The three Baudelaire children looked at one another and then at Charles and Phil, the only people in Paltryville who had been kind to them. Although they would not miss the dormitory, or the terrible casseroles, or the back-breaking labor of the mill, the orphans would miss these two kind people. And as the siblings thought about whom they would miss, they thought how much they would have missed one another, if something even worse had happened to them. What if Sunny had lost the swordfight? What if Klaus had remained hypnotized forever? What if Violet had stepped into the path of the saw, instead of Dr. Orwell? The Baudelaires looked at the sunlight, pouring through the shattered window where Count Olaf had escaped, and shuddered to think of what could have happened. Being alive had never seemed lucky before, but as the children considered their terrible time in Sir’s care, they were amazed at how many lucky things had actually happened to them.
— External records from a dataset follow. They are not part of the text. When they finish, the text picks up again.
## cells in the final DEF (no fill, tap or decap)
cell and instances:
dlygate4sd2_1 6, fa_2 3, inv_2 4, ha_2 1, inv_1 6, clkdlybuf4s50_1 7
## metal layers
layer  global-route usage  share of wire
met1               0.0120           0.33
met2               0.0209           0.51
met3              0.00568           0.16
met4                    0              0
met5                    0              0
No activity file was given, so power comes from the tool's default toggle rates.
--- flow/config.mk ---
export PLATFORM = sky130hd
export DESIGN_NAME = parity_generator_and_checker
export DESIGN_NICKNAME = parity_generator_and_checker
export VERILOG_FILES = /design/flow/design.v
export SDC_FILE = /design/flow/constraint.sdc
export NUM_CORES = 4
export LEC_CHECK = 1
export CORE_AREA = 10 10 70 70
export DIE_AREA = 0 0 80 80
--- flow/constraint.sdc ---
current_design parity_generator_and_checker

set clk_period 4.6
set clk_io_pct 0.2

create_clock -name clk0 -period $clk_period

set non_clock_inputs [all_inputs -no_clocks]
set_input_delay [expr $clk_period * $clk_io_pct] -clock clk0 $non_clock_inputs
set_output_delay [expr $clk_period * $clk_io_pct] -clock clk0 [all_outputs]
--- flow/design.v ---
module parity_generator_and_checker(
    input [3:0] A,
    input [2:0] noise,
    output reg [4:0]even_parity,
    output reg [4:0] odd_parity,
    output reg noise_even_detected,
    output reg noise_odd_detected,
    output reg [4:0] noise_even,
    output reg [4:0] noise_odd
);
    wire t;
    assign t = ^A;
    always @(*) 
        begin
            if (t)
                begin
                    even_parity = {A,1'b1};
                    odd_parity = {A,1'b0}; 
                end
            else
                begin
                    even_parity = {A,1'b0};
                    odd_parity = {A,1'b1}; 
                end
        end
    always @(*) begin
        noise_even = even_parity;
        noise_odd  = odd_parity;
        if (noise < 5) begin
            noise_even[noise] = ~even_parity[noise];
            noise_odd[noise]  = ~odd_parity[noise];
        end
    end
    wire x1, x2;
    assign x1 = ^noise_even;
    assign x2 = ^noise_odd;
    always @(*) 
        begin
            if (x1) 
                begin
                    noise_even_detected = 1'b1;
                end
            else
                begin
                    noise_even_detected = 1'b0;
                end
            if (x2) 
                begin
                    noise_odd_detected = 1'b0;
                end
            else
                begin
                    noise_odd_detected = 1'b1;
                end
        end
endmodule
**design/flow/design.v**
```verilog
module Que_2(A,B,A_gt_B,A_lt_B,A_eq_B);
input [3:0] A,B;
output A_gt_B,A_lt_B,A_eq_B;
wire [3:0]x;  
assign x=A~^B;
assign A_eq_B = ((x[3])&(x[2])&(x[1])&(x[0]));
assign A_gt_B = ((A[3] & (~B[3])) || (x[3] & A[2] & (~B[2])) || (x[3] & x[2] & A[1] & (~B[1])) || (x[3] & x[2] & x[1] & A[0] & (~B[0])));
assign A_lt_B = (((~A[3]) & B[3]) || (x[3] & (~A[2]) & B[2]) || (x[3] & x[2] & (~A[1]) & B[1]) || (x[3] & x[2] & x[1] & (~A[0]) & B[0]));
endmodule
```
**design/flow/constraint.sdc**
```tcl
current_design Que_2

set clk_period 2.7
set clk_io_pct 0.2

create_clock -name clk0 -period $clk_period

set non_clock_inputs [all_inputs -no_clocks]
set_input_delay [expr $clk_period * $clk_io_pct] -clock clk0 $non_clock_inputs
set_output_delay [expr $clk_period * $clk_io_pct] -clock clk0 [all_outputs]
```
**design/flow/config.mk**
```make
export PLATFORM = sky130hd
export DESIGN_NAME = Que_2
export DESIGN_NICKNAME = Que_2
export VERILOG_FILES = /design/flow/design.v
export SDC_FILE = /design/flow/constraint.sdc
export NUM_CORES = 4
export LEC_CHECK = 1
export CORE_AREA = 10 10 70 70
export DIE_AREA = 0 0 80 80
```
**design/flow/run.sh**
```bash
#!/bin/bash
# OpenROAD 26Q1-2900-gdf79404cd8, Yosys 0.63+post, stock flow scripts
make -C /OpenROAD-flow-scripts/flow DESIGN_CONFIG=/design/flow/config.mk WORK_HOME=/design/flow/orfs finish
```
==> GITHUB_STEP_SUMMARY <==
### Flow metrics

| Metric | Value |
|---|---|
| Post-Syn Area | 139 sq um |
| Final HPWL DP | 478 um |
| Final setup violation count | 0 |
| Routed length per instance | 6.64 um |
| Cts repair resizes | 4 |
| Slew margin rel. | 85.4% |
| Setup CP Type | in2out |
| Hold Violations, Final | 0 |
| Ys cells | 19 |
| Final wirelength | 511 um |
| YS chip area | 139 sq um |
| Die area | 6400 sq um |
| Final min period | 2.56 ns |
| Hold wc startpoint | B[3] |
| Total gr overflow | 0 |
| Setup crit start kind | input port |
| Max Fclk | 0.391 GHz |
| Clk pwr share | 0% |
| Critical Path Source | B[1] |
| Sequential fraction of the synthesis area | 0% |
| Comb power frac | 100.0% |
| CP top delay family | buffers and inverters |
| Core Box Area | 3420 sq um |
| Slew @ Worst Pin | 0.217 ns |
| Sw Ratio | 32.4% |
| Initial antenna violation count | 0 |
| Total Routing Usage GR | 1.43% |
| Final Slew Violations | 0 |
| First-pass GRT wire length | 710 um |
| Largest fanout on the critical path | 3 |
| PD cells | 125 nW/um^2 |
| DR iter-0 viols | 1 |
| Critical path arrival | 2.02 ns |
| Post-CTS Setup Bufs | 0 |
| Largest net degree at the start of global routing | 6 |
| Starting Density | 4.07% |
| Rows | 21 |
| Die span in x | 80 um |
| Setup_tns | 0 ns |
| First-pass DRT Iterations | 2 |
| Total internal power | 27.4 uW |
| Max stage delay cell, worst path | clkdlybuf4s50_1 |
| Met1 GRT Util | 1.71% |
| Unrepaired setup endpoints after global routing | no |
| Syn Area/Cell | 7.31 sq um |
| Worst path bufs/invs | 2 |
| CP max stage delay | 0.52 ns |
| GP Congestion | 0.711 |
| Log Warnings | 33 |
| I/O Buffers | 11 |
| Fin util | 9.49% |
| Via count of the first global-routing pass | 153 |
| Tcrit/Tclk final | 94.8% |
| CTS Hold Buffers Added | 0 |
| Max cap viols | 0 |
| Synth warnings | 0 |
| Sequential share of power | 0% |
| Mapped Cells | 19 |
| Seq_cells | 0 |
| Clock buffer count | 0 |
| Cells along the critical path | clkdlybuf4s50_1 -> xnor2_1 -> nand4_1 -> and3b_1 -> clkdlybuf4s50_1 |
| Post-route DRC violation count | 0 |
| Worst hold path class | in2out |
| Syn-to-layout area delta | 133% |
| Routing usage on met3 | 1.14% |
| Lkg Pwr | 0.118 nW |
| Fin Hold WS | 2.04 ns |
| Worst EP required | 2.16 ns |
| Met2 Use GR | 2.09% |
| Via count | 165 |
| Share of layout cells above drive strength 1 | 9.68% |
| Chip Height | 80 um |
| Unique cell types | 9 |
| IO Count | 11 |
| Status | complete, no violations |
| # diodes | 0 |
| Critical Path End Type | output pin |
| Most Used Layer, Global Route | met2 |
| Register area | 0 sq um |
| Most Frequent Cell on Critical Path | clkdlybuf4s50_1 |
| Maximum vdd drop | 15.1 uV |
| Routed Antenna Nets | 0 |
| NetSw | 13.2 uW |
| Vias per cell | 2.14 |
“It was lucky,” Violet admitted quietly, “that Klaus invented something so quickly, even though he’s not an inventor.”
“It was lucky,” Klaus admitted quietly, “that Violet figured out how to end my hypnosis, even though she’s not a researcher.”
“Croif,” Sunny admitted quietly, which meant something like “It was lucky that I could defend us from Dr. Orwell’s sword, if I do say so myself.”
The children sighed, and gave each other small, hopeful smiles. Count Olaf was on the loose, and would try again to snatch their fortune, but he had not succeeded this time. They were alive, and as they stood together at the broken window, it seemed that the last word on their situation might be “lucky,” the word that had caused so much trouble to begin with. The Baudelaire orphans were alive, and it seemed that maybe they had an inordinate amount of luck after all.